In Preparation
- Only use this method if you are content to
hatch out a limited number of eggs.
I would recommend 12 or fewer. Most hens can easily cover 12 to 13 eggs, and hens of
large breeds may be able to cover even more, but we've had better
success with smaller clutches. The more eggs
under a hen, the greater the risk that some eggs will not be covered
effectively and consistantly enough for the chick embryo to develop
healthfully and successfully.
- You have to be flexible.
You will have to wait for a hen to go broody, and that won't
necessarily be when it is convenient for you. There's no proven or
widely accepted methods for encouraging hens to go broody. Heavy and
dual purpose breeds are more likely to go broody than Mediterreanian
and other breeds developed for high egg production.
- To tell that a hen as gone broody,
look for a hen that stays flattened out in the nest box in a
trance-like state and stays there all day and night for several days
and nights. You can also look for a patch of naked skin on her
underside. If you reach under her to remove eggs, she may warn you away with a loud squawk or give you a
sharp peck, but she won't leave the nest. Although I've read that hens go broody only after they have created a clutch of
eggs often in an odd or hidden location, that has only happened a couple times for us. More typical is that our hens go
broody in a nestbox that is empty or has only a few eggs. However, while broody, they may move from one nest box to another, especially one where other hens have laid eggs.
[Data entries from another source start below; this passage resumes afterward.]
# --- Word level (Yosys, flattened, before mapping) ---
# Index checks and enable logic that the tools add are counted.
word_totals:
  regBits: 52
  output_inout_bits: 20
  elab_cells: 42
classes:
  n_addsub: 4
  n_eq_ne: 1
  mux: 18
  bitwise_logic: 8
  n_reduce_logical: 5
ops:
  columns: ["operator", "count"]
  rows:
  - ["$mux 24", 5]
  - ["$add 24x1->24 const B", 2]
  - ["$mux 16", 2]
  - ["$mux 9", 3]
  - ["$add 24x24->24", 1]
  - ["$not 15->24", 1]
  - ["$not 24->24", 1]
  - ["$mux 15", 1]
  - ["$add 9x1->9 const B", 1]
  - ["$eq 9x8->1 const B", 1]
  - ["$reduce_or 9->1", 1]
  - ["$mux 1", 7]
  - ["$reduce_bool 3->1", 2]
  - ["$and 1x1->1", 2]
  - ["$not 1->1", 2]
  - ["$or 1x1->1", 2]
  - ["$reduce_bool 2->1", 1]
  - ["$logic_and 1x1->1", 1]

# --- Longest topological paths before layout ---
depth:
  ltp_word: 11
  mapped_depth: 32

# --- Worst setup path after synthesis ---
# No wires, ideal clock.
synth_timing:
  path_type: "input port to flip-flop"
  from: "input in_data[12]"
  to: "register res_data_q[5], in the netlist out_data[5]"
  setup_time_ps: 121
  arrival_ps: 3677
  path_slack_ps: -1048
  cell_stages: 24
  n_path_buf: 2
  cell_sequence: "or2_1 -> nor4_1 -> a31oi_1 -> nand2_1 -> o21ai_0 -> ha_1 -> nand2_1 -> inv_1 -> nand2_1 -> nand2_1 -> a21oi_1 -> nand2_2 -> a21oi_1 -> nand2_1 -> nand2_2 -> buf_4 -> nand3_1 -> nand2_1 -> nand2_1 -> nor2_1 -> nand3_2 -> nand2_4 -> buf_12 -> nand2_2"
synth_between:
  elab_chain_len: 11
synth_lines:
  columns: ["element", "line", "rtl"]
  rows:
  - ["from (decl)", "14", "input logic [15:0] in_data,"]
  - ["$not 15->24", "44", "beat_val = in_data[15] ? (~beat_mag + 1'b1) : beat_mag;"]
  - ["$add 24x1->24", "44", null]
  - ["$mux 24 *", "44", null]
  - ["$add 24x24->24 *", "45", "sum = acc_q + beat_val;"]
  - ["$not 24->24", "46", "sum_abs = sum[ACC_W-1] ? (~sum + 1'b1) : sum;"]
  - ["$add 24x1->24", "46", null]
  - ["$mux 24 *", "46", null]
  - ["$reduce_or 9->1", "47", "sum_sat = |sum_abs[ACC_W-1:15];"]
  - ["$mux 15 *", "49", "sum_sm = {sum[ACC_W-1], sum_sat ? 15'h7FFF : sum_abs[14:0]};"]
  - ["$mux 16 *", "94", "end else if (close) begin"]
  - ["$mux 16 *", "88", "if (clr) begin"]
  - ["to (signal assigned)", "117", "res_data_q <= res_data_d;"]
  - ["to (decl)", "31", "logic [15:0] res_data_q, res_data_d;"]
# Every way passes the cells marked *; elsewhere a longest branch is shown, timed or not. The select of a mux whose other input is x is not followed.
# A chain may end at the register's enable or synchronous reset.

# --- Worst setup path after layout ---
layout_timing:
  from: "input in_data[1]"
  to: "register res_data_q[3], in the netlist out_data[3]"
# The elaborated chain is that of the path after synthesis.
## src/rtl/clk_cmp_pkg.sv

```systemverilog
// Shared definitions for the frequency-comparator lock detector:
// relation encodings, FSM state type and the flag-to-relation decoder.
package clk_cmp_pkg;

    localparam logic [1:0] REL_NONE = 2'b00;
    localparam logic [1:0] REL_EQ   = 2'b01;
    localparam logic [1:0] REL_LT   = 2'b10;
    localparam logic [1:0] REL_GT   = 2'b11;

    typedef enum logic {
        ST_SEARCH = 1'b0,
        ST_LOCKED = 1'b1
    } state_t;

    // Decode {PeqQ, PleQ, PgrQ}; anything not exactly one-hot maps to REL_NONE,
    // so "valid" is simply "decoded relation is not REL_NONE".
    function automatic logic [1:0] flags_to_rel(input logic [2:0] flags);
        case (flags)
            3'b100:  return REL_EQ;
            3'b010:  return REL_LT;
            3'b001:  return REL_GT;
            default: return REL_NONE;
        endcase
    endfunction

endpackage

```

## src/rtl/sat_cnt.sv

```systemverilog
// Saturating up-counter with synchronous clear and load.
// Priority: clear, then load, then increment; holds at all-ones.
module sat_cnt #(
    parameter int WIDTH = 8
) (
    input  logic             sys_clk,
    input  logic             rst,
    input  logic             i_clr,
    input  logic             i_load,
    input  logic [WIDTH-1:0] i_load_val,
    input  logic             i_inc,
    output logic [WIDTH-1:0] o_cnt
);

    localparam logic [WIDTH-1:0] CNT_MAX = '1;

    logic [WIDTH-1:0] r_cnt;

    // Counter register: clear beats load beats increment, never wraps.
    // NOTE: sequential state uses non-blocking (<=) so every register samples
    // pre-edge values; blocking here would create order-dependent races.
    always_ff @(posedge sys_clk or posedge rst) begin
        if (rst) begin
            r_cnt <= '0;
        end else if (i_clr) begin
            r_cnt <= '0;
        end else if (i_load) begin
            r_cnt <= i_load_val;
        end else if (i_inc && (r_cnt != CNT_MAX)) begin
            r_cnt <= r_cnt + WIDTH'(1);
        end
    end

    assign o_cnt = r_cnt;

endmodule

```

## src/rtl/clk_cmp_lock.sv

```systemverilog
// Lock detector for a P/Q frequency comparator. Flags are registered once;
// a SEARCH/LOCKED FSM qualifies a relation after LOCK_CNT identical valid
// samples and drops it after UNLOCK_CNT consecutive non-matching samples.
module clk_cmp_lock
    import clk_cmp_pkg::*;
#(
    parameter int LOCK_CNT   = 8,
    parameter int UNLOCK_CNT = 4
) (
    input  logic       sys_clk,
    input  logic       rst,
    input  logic       PeqQ,
    input  logic       PleQ,
    input  logic       PgrQ,
    input  logic       clr_stats,
    output logic       locked,
    output logic [1:0] rel,
    output logic       err_onehot,
    output logic [7:0] loss_cnt
);

    // Compare against "count before this edge", i.e. the edge that would reach the target.
    localparam logic [7:0] LOCK_LAST   = 8'(LOCK_CNT - 1);
    localparam logic [7:0] UNLOCK_LAST = 8'(UNLOCK_CNT - 1);

    logic [2:0] r_sample;
    logic       r_primed;   // sample register holds a real capture, not the reset value
    logic       r_err;
    state_t     r_state;
    logic [1:0] r_rel;
    logic [1:0] r_cand;

    state_t     w_state_nxt;
    logic [1:0] w_rel_nxt;
    logic [1:0] w_cand_nxt;
    logic [1:0] w_smp_rel;
    logic       w_valid;
    logic       w_run_clr;
    logic       w_run_load;
    logic       w_run_inc;
    logic       w_mis_clr;
    logic       w_mis_inc;
    logic       w_loss_inc;
    logic [7:0] w_run_cnt;
    logic [7:0] w_mis_cnt;

    assign w_smp_rel = flags_to_rel(r_sample);
    assign w_valid   = (w_smp_rel != REL_NONE);

    // Sample stage: capture comparator flags and flag non-one-hot samples one cycle later.
    always_ff @(posedge sys_clk or posedge rst) begin
        if (rst) begin
            r_sample <= 3'b000;
            r_primed <= 1'b0;
            r_err    <= 1'b0;
        end else begin
            r_sample <= {PeqQ, PleQ, PgrQ};
            r_primed <= 1'b1;
            r_err    <= r_primed && !w_valid;
        end
    end

    // FSM state register.
    always_ff @(posedge sys_clk or posedge rst) begin
        if (rst) begin
            r_state <= ST_SEARCH;
        end else begin
            r_state <= w_state_nxt;
        end
    end

    // Locked relation and search candidate registers.
    always_ff @(posedge sys_clk or posedge rst) begin
        if (rst) begin
            r_rel  <= REL_NONE;
            r_cand <= REL_NONE;
        end else begin
            r_rel  <= w_rel_nxt;
            r_cand <= w_cand_nxt;
        end
    end

    // Next-state and counter-control decode from the registered sample.
    // NOTE: every signal gets a default before any branch; a path that leaves
    // one unassigned would infer a latch.
    always_comb begin
        w_state_nxt = r_state;
        w_rel_nxt   = r_rel;
        w_cand_nxt  = r_cand;
        w_run_clr   = 1'b0;
        w_run_load  = 1'b0;
        w_run_inc   = 1'b0;
        w_mis_clr   = 1'b0;
        w_mis_inc   = 1'b0;
        w_loss_inc  = 1'b0;
        if (r_primed) begin
            unique case (r_state)
                ST_SEARCH: begin
                    if (!w_valid) begin
                        w_run_clr = 1'b1;
                    end else if (w_smp_rel != r_cand) begin
                        w_run_load = 1'b1;
                        w_cand_nxt = w_smp_rel;
                    end else begin
                        w_run_inc = 1'b1;
                        if (w_run_cnt == LOCK_LAST) begin
                            w_state_nxt = ST_LOCKED;
                            w_rel_nxt   = r_cand;
                            w_mis_clr   = 1'b1;
                        end
                    end
                end
                ST_LOCKED: begin
                    // r_rel is never REL_NONE here, so invalid samples mismatch.
                    if (w_smp_rel == r_rel) begin
                        w_mis_clr = 1'b1;
                    end else if (w_mis_cnt == UNLOCK_LAST) begin
                        w_state_nxt = ST_SEARCH;
                        w_rel_nxt   = REL_NONE;
                        w_loss_inc  = 1'b1;
                        w_mis_clr   = 1'b1;
                        if (w_valid) begin
                            w_run_load = 1'b1;
                            w_cand_nxt = w_smp_rel;
                        end else begin
                            w_run_clr = 1'b1;
                        end
                    end else begin
                        w_mis_inc = 1'b1;
                    end
                end
            endcase
        end
    end

    sat_cnt #(.WIDTH(8)) u_run_cnt (
        .sys_clk    (sys_clk),
        .rst        (rst),
        .i_clr      (w_run_clr),
        .i_load     (w_run_load),
        .i_load_val (8'd1),
        .i_inc      (w_run_inc),
        .o_cnt      (w_run_cnt)
    );

    sat_cnt #(.WIDTH(8)) u_mis_cnt (
        .sys_clk    (sys_clk),
        .rst        (rst),
        .i_clr      (w_mis_clr),
        .i_load     (1'b0),
        .i_load_val (8'd0),
        .i_inc      (w_mis_inc),
        .o_cnt      (w_mis_cnt)
    );

    // Clear has priority, so clr_stats wins over a coincident loss.
    sat_cnt #(.WIDTH(8)) u_loss_cnt (
        .sys_clk    (sys_clk),
        .rst        (rst),
        .i_clr      (clr_stats),
        .i_load     (1'b0),
        .i_load_val (8'd0),
        .i_inc      (w_loss_inc),
        .o_cnt      (loss_cnt)
    );

    assign locked     = (r_state == ST_LOCKED);
    assign rel        = r_rel;
    assign err_onehot = r_err;

endmodule

```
- Once you know you have a broody hen, collect and save the eggs
you
wish to hatch. Since a hen will sit on eggs that other hens have laid,
you
aren't limited in which eggs you can collect. Select eggs from healthy,
mature hens who are popular with the roosters. If you have multiple
breeds and varieties, and want to breed pure, keep a cock and hens
alone together for at least a week before you collect eggs for
hatching.Prefer medium to large
eggs of regular shape. Don't wash the eggs, and don't use cracked,
thin-shelled, or dirty eggs. It is good to mark the eggs for
date and identification, but use a regular lead pencil, not a pen or marker.
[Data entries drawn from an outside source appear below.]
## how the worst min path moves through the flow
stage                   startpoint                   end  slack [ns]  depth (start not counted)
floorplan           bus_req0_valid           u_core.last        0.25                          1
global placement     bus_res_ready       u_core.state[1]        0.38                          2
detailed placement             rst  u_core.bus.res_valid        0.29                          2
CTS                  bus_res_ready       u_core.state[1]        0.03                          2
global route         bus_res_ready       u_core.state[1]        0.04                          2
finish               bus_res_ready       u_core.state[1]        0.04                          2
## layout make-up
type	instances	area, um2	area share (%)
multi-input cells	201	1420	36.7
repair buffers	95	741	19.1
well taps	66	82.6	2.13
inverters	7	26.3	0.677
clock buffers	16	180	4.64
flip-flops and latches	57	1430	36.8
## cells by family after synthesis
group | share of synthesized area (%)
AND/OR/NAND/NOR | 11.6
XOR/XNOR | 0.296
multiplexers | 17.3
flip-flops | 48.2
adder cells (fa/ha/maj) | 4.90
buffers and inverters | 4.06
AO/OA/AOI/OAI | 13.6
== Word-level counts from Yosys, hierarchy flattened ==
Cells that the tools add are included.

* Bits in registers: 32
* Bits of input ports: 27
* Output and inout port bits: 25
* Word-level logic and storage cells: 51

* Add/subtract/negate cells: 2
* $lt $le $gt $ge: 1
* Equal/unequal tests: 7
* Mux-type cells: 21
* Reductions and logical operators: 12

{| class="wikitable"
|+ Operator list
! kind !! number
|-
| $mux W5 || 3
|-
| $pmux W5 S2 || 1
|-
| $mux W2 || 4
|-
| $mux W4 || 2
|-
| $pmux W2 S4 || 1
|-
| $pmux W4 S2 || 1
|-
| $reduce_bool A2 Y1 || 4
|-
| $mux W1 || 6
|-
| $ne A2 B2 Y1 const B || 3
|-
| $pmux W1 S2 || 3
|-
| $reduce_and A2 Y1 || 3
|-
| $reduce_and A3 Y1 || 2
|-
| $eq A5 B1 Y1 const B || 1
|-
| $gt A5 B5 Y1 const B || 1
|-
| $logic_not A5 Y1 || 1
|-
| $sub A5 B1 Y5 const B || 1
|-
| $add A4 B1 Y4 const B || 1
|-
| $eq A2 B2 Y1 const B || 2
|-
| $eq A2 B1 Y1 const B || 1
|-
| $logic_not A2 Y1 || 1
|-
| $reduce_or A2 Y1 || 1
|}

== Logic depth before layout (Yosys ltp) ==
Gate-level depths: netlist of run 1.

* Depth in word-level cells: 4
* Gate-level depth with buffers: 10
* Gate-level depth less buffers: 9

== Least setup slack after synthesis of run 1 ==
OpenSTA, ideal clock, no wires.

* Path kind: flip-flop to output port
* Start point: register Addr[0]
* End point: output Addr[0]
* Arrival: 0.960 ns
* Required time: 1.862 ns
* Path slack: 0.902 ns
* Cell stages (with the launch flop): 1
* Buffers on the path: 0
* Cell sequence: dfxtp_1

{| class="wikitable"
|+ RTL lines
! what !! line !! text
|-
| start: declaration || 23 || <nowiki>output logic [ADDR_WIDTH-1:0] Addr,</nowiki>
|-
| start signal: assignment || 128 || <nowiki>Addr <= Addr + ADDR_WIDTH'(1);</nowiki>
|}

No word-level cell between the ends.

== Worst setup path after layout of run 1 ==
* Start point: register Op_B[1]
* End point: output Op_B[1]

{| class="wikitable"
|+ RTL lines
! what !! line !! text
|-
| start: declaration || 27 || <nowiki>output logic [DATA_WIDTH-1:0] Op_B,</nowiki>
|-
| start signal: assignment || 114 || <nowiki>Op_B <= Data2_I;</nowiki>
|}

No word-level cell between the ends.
===== config.mk =====
export PLATFORM = sky130hd
export DESIGN_NAME = prog_loader
export DESIGN_NICKNAME = d
export VERILOG_FILES = /design/src/rtl/loader_pkg.sv /design/src/rtl/prog_loader.sv
export SDC_FILE = /design/constraint.sdc
export NUM_CORES = 1
export LEC_CHECK = 0
export CAP_MARGIN = 10
export CORE_MARGIN = 2
export CORE_UTILIZATION = 43
export CTS_CLUSTER_SIZE = 25
export DETAILED_ROUTE_END_ITERATION = 6
export GPL_TIMING_DRIVEN = 0
export PLACE_DENSITY = 0.73
export SETUP_SLACK_MARGIN = 0.5
export SLEW_MARGIN = 10
export SYNTH_ARGS = -nofsm -noshare
export SYNTH_HDL_FRONTEND = slang
export SYNTH_SLANG_ARGS = --single-unit

===== constraint.sdc =====
create_clock -name clk -period 9.5 [get_ports clk]
set_input_delay 1.425 -clock clk [delete_from_list [all_inputs] [get_ports clk]]
set_output_delay 1.425 -clock clk [all_outputs]
set_load 0.005 [all_outputs]
==> config.mk <==
export PLATFORM = sky130hd
export DESIGN_NAME = inst_fetch_unit_flat
export DESIGN_NICKNAME = d
export VERILOG_FILES = /design/src/rtl/inst_fetch_unit_if.sv /design/src/rtl/inst_fetch_unit.sv /design/src/flat_wrapper.sv
export SDC_FILE = /design/constraint.sdc
export NUM_CORES = 1
export LEC_CHECK = 0
export CORE_MARGIN = 4
export CORE_UTILIZATION = 35
export CTS_BUF_LIST = sky130_fd_sc_hd__clkbuf_16
export DETAILED_ROUTE_END_ITERATION = 10
export SLEW_MARGIN = 20
export SYNTH_ARGS = -nofsm -noshare
export SYNTH_HDL_FRONTEND = slang
export SYNTH_SLANG_ARGS = --single-unit
==> constraint.sdc <==
create_clock -name clk -period 6.11 [get_ports clk]
set_input_delay 0.9165 -clock clk [delete_from_list [all_inputs] [get_ports clk]]
set_output_delay 0.9165 -clock clk [all_outputs]
set_load 0.005 [all_outputs]
==> src/rtl/inst_fetch_unit_if.sv <==
// Fetch-unit bus: start gate, instruction-memory port, redirect input and decode handshake.
interface inst_fetch_unit_if;
  logic        in_done_load_inst;
  logic [63:0] out_inst_addr;
  logic [31:0] in_inst;
  logic        in_redirect_valid;
  logic [63:0] in_redirect_pc;
  logic        out_valid;
  logic        in_ready;
  logic [31:0] out_inst;
  logic [63:0] out_pc;
  logic        out_fetch_fault;
  logic        out_halted;

  modport master (
    input  in_done_load_inst,
    output out_inst_addr,
    input  in_inst,
    input  in_redirect_valid,
    input  in_redirect_pc,
    output out_valid,
    input  in_ready,
    output out_inst,
    output out_pc,
    output out_fetch_fault,
    output out_halted
  );

  modport slave (
    output in_done_load_inst,
    input  out_inst_addr,
    output in_inst,
    output in_redirect_valid,
    output in_redirect_pc,
    input  out_valid,
    output in_ready,
    input  out_inst,
    input  out_pc,
    input  out_fetch_fault,
    input  out_halted
  );
endinterface
### config.mk
export PLATFORM = sky130hd
export DESIGN_NAME = playbus_xfer_ctrl
export DESIGN_NICKNAME = d
export VERILOG_FILES = /design/src/rtl/playbus_pkg.sv /design/src/rtl/playbus_xfer_ctrl_timer.sv /design/src/rtl/playbus_xfer_ctrl.sv
export SDC_FILE = /design/constraint.sdc
export NUM_CORES = 1
export LEC_CHECK = 0
export BUFFER_PORTS_ARGS = -buffer_cell sky130_fd_sc_hd__buf_4
export CAP_MARGIN = 20
export CORE_ASPECT_RATIO = 1.5
export CORE_MARGIN = 2
export CORE_UTILIZATION = 48
export DETAILED_ROUTE_END_ITERATION = 12
export PLACE_DENSITY_LB_ADDON = 0.25
export SLEW_MARGIN = 25
export SYNTH_ARGS = -nofsm -noshare
export SYNTH_HDL_FRONTEND = slang
export SYNTH_SLANG_ARGS = --single-unit
export TNS_END_PERCENT = 30
### constraint.sdc
create_clock -name CK2HZ -period 2.1 [get_ports CK2HZ]
set_clock_uncertainty 0.1 [all_clocks]
set_input_delay 0.42 -clock CK2HZ [delete_from_list [all_inputs] [get_ports CK2HZ]]
set_output_delay 0.42 -clock CK2HZ [all_outputs]
set_load 0.05 [all_outputs]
- Don't worry about the broody hen going unbroody while you wait to collect all the eggs. Once she starts, she may remain broody for weeks and weeks.
- Until you are ready to place them under the hen, store
the eggs
at room temperature or somewhat cooler than normal room temperature. Do
not refrigerate them. Ideally the eggs should be stored where there is
some moisture in the air. Use eggs four
days old or under, if you can, but since hens don't always cooperate, this is not always possible. Eggs stored for longer than a
week will be less likely to have chicks hatch out successfully, with eggs stored for
ten days or more, the hatchability rate has dropped steeply. Store them in an egg carton or other safe
container with the pointy end pointing down. I have read advice to
slightly shift the eggs or the angle of the carton they are in each day
so that the yolks don't stick to the shells, but I no longer follow that advice myself.
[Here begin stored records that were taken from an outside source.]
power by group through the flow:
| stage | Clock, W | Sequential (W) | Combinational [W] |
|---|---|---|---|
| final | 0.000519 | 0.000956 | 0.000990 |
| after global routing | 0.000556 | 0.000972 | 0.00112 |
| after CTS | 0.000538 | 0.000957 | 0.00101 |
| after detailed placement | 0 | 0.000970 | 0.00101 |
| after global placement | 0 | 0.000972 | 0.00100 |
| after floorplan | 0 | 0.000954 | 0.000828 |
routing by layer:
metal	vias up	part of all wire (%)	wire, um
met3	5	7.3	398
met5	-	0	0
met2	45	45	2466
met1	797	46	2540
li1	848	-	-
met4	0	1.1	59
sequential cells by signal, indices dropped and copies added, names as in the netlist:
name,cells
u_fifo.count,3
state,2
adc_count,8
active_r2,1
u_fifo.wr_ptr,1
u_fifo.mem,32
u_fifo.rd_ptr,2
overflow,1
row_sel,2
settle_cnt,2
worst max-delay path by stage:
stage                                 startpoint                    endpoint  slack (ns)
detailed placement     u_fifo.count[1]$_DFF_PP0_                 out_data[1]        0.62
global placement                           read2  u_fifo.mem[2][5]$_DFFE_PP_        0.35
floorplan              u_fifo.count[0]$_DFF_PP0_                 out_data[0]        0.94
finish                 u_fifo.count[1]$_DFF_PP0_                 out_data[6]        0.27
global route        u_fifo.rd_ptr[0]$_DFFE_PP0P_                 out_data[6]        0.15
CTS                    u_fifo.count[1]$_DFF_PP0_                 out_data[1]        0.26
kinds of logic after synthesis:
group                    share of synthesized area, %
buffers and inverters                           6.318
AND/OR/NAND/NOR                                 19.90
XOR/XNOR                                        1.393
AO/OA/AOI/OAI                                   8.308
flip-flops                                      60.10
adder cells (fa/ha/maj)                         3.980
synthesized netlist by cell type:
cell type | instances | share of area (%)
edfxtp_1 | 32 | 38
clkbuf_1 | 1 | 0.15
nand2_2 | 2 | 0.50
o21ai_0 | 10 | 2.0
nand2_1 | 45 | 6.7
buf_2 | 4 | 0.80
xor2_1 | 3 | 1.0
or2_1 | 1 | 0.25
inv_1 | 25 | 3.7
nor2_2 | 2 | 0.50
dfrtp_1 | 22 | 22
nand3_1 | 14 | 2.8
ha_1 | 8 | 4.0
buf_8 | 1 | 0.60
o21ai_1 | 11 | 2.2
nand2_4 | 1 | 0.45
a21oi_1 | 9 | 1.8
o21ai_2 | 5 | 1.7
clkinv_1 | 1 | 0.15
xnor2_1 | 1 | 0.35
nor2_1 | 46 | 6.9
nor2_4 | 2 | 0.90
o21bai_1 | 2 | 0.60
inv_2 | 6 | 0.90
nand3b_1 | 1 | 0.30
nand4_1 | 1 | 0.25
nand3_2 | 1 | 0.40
==> config.mk <==
export PLATFORM = sky130hd
export DESIGN_NAME = mc_rr_arb
export DESIGN_NICKNAME = d
export VERILOG_FILES = /design/src/rtl/mc_rr_arb.sv
export SDC_FILE = /design/constraint.sdc
export NUM_CORES = 1
export LEC_CHECK = 0
export ABC_AREA = 1
export CORE_MARGIN = 2
export CORE_UTILIZATION = 46
export CTS_CLUSTER_SIZE = 30
export DETAILED_ROUTE_END_ITERATION = 8
export PLACE_DENSITY = 0.77
export SLEW_MARGIN = 20
export SYNTH_ARGS = -nofsm -noshare
export SYNTH_HDL_FRONTEND = slang
export SYNTH_SLANG_ARGS = --single-unit
export TNS_END_PERCENT = 10
==> constraint.sdc <==
create_clock -name Sys_clk -period 2.78 [get_ports Sys_clk]
set_input_delay 0.278 -clock Sys_clk [delete_from_list [all_inputs] [get_ports Sys_clk]]
set_output_delay 0.278 -clock Sys_clk [all_outputs]
set_load 0.01 [all_outputs]
### src/rtl/pipeline_hazard_ctrl.sv
// pipeline_hazard_ctrl: forwarding, load-use, redirect flush and multi-cycle stall control; PIPE_HAZARD_PERF_EN adds perf counters
module pipeline_hazard_ctrl #(
  parameter int FLUSH_CYCLES = 1,
  parameter int MC_TIMEOUT = 64
) (
  input  logic        clk,
  input  logic        rst,
  input  logic [4:0]  id_rs1_addr,
  input  logic [4:0]  id_rs2_addr,
  input  logic        id_uses_rs1,
  input  logic        id_uses_rs2,
  input  logic [4:0]  ex_rs1_addr,
  input  logic [4:0]  ex_rs2_addr,
  input  logic [4:0]  ex_rd_addr,
  input  logic        ex_reg_wr,
  input  logic        ex_is_load,
  input  logic        ex_redirect,
  input  logic        ex_mc_start,
  input  logic        mc_done,
  input  logic [4:0]  mem_rd_addr,
  input  logic        mem_reg_wr,
  input  logic [4:0]  wb_rd_addr,
  input  logic        wb_reg_wr,
  output logic        stall_if,
  output logic        stall_id,
  output logic        stall_ex,
  output logic        bubble_ex,
  output logic        flush_id,
  output logic [1:0]  fwd_rs1_sel,
  output logic [1:0]  fwd_rs2_sel,
  output logic        mc_busy,
`ifdef PIPE_HAZARD_PERF_EN
  output logic [31:0] perf_stall_cycles,
  output logic [31:0] perf_flush_cycles,
  output logic [15:0] perf_mc_timeouts,
`endif
  output logic        mc_timeout
);
  localparam logic [1:0] RUN = 2'd0;
  localparam logic [1:0] FLUSH = 2'd1;
  localparam logic [1:0] MC_WAIT = 2'd2;
  logic [1:0] state, state_nx;
  logic [7:0] cnt, cnt_nx;
  logic in_run, in_flush, in_mc, load_use, redir, mc_go, lu, to_hit, mc_hold;
  function automatic logic [1:0] fwd(input logic [4:0] rs);
    return (mem_reg_wr && mem_rd_addr != 5'd0 && mem_rd_addr == rs) ? 2'b01 :
           (wb_reg_wr && wb_rd_addr != 5'd0 && wb_rd_addr == rs) ? 2'b10 : 2'b00;
  endfunction
  // hazard decode, output enables and next-state selection
  always_comb begin
    in_run = state == RUN;
    in_flush = state == FLUSH;
    in_mc = state == MC_WAIT;
    load_use = ex_is_load & ex_reg_wr & (ex_rd_addr != 5'd0) &
               ((id_uses_rs1 & (id_rs1_addr == ex_rd_addr)) | (id_uses_rs2 & (id_rs2_addr == ex_rd_addr)));
    redir = in_run & ex_redirect;
    mc_go = in_run & ~ex_redirect & ex_mc_start;
    lu = in_run & ~ex_redirect & ~ex_mc_start & load_use;
    to_hit = in_mc & ~mc_done & (cnt == 8'(MC_TIMEOUT - 1));
    mc_hold = in_mc & ~mc_done & ~to_hit;
    stall_if = ~rst & (mc_go | mc_hold | lu);
    stall_id = stall_if;
    stall_ex = ~rst & (mc_go | mc_hold);
    mc_busy = stall_ex;
    flush_id = ~rst & (redir | in_flush);
    bubble_ex = ~rst & (redir | in_flush | lu);
    fwd_rs1_sel = rst ? 2'b00 : fwd(ex_rs1_addr);
    fwd_rs2_sel = rst ? 2'b00 : fwd(ex_rs2_addr);
    state_nx = (redir && FLUSH_CYCLES > 1) ? FLUSH :
               mc_go ? MC_WAIT :
               (in_flush && cnt != 8'd1) ? FLUSH :
               mc_hold ? MC_WAIT : RUN;
    cnt_nx = redir ? 8'(FLUSH_CYCLES - 1) :
             in_flush ? cnt - 8'd1 :
             mc_hold ? cnt + 8'd1 : 8'd0;
  end
  // state, counter and the registered timeout pulse
  always_ff @(posedge clk or posedge rst) begin
    if (rst) begin
      state <= RUN;
      cnt <= 8'd0;
      mc_timeout <= 1'b0;
    end else begin
      state <= state_nx;
      cnt <= cnt_nx;
      mc_timeout <= to_hit;
    end
  end
`ifdef PIPE_HAZARD_PERF_EN
  // saturating event counters
  always_ff @(posedge clk or posedge rst) begin
    if (rst) begin
      perf_stall_cycles <= 32'd0;
      perf_flush_cycles <= 32'd0;
      perf_mc_timeouts <= 16'd0;
    end else begin
      perf_stall_cycles <= perf_stall_cycles + {31'd0, stall_if & ~&perf_stall_cycles};
      perf_flush_cycles <= perf_flush_cycles + {31'd0, flush_id & ~&perf_flush_cycles};
      perf_mc_timeouts <= perf_mc_timeouts + {15'd0, mc_timeout & ~&perf_mc_timeouts};
    end
  end
`endif
endmodule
- Prepare a special isolated brooding area that is separate from the flock.
This will be the home for the hen for as long as a couple of months --
from when you first have her sit on eggs until she has decided she has
finished raising the chicks. If using more than one broody hen for
natural incubation at the same
time, house those hens separately. Rival mother hens
may attack each other's eggs and chicks. There are two approaches you can take. One is to set up the brooding area outside the coop or hen house. The other is set up an isolated area inside the coop or hen house. This second option only works if it is large enough to hold the hen and nest of eggs, a food container and waterer, and enough space for the hen to get up and move around to reach the feed and water without making a mess or spilling water on the eggs. We've stretched chicken wire across part of the hen house to achieve this, but more often we've turned an unused barn stall or tack room into a brooding area. We haven't tried it, but large dog crate has been recommended to me. The advantage of keeping the broody hen where she is in visual contact with the other birds is that she will have a better chance of a smooth readjustment back into the flock when her brooding time is over. Whether a dog crate or something else, this isolated area has to have a gate or door that can be shut both so she won't abandon her new location, and the other hens can't come in to pick on her or disturb her, or lay more eggs in the nest.
- Minimally, the brooding area should be somewhere quiet,
dark, clean, draft-free,
free of lice and ticks, and safe from potential
predators (including other chickens). Don't worry about a heat source, since the hen take care of that for you. Allow ample room for the hen leave the
nest to eat, drink, and poop. We have the luxury of a
horse barn with no horses, and are able to use stalls and a tack room that is are
8'x8' and larger.
- Prepare one comfortable ground-level nest with a litter of straw, pine shavings, or some similar material. Newspaper is too slippery, unless it is finely shredded. Being
on the ground is important, because eventually
baby chicks will climb in and out and around the nest, and you don't
want them to fall or be unable to easily return to their mother. Some
hens prefer to be enclosed, but others have been happier with an open
nest. Don't create what could be a second nest or they may leave one
for the other once you want her to stick tight. The set-up we have used
most recently is to placean apple crate against one wall near a corner and line the bottom with a nest of straw. We've surrounded the rest of the floor with kiln-dried
pine shavings.
- Set up a feeder and waterer a bit of a distance from the nest. Both feed and water need to be available at all times, but a broody hen won't eat or drink while she is on the nest.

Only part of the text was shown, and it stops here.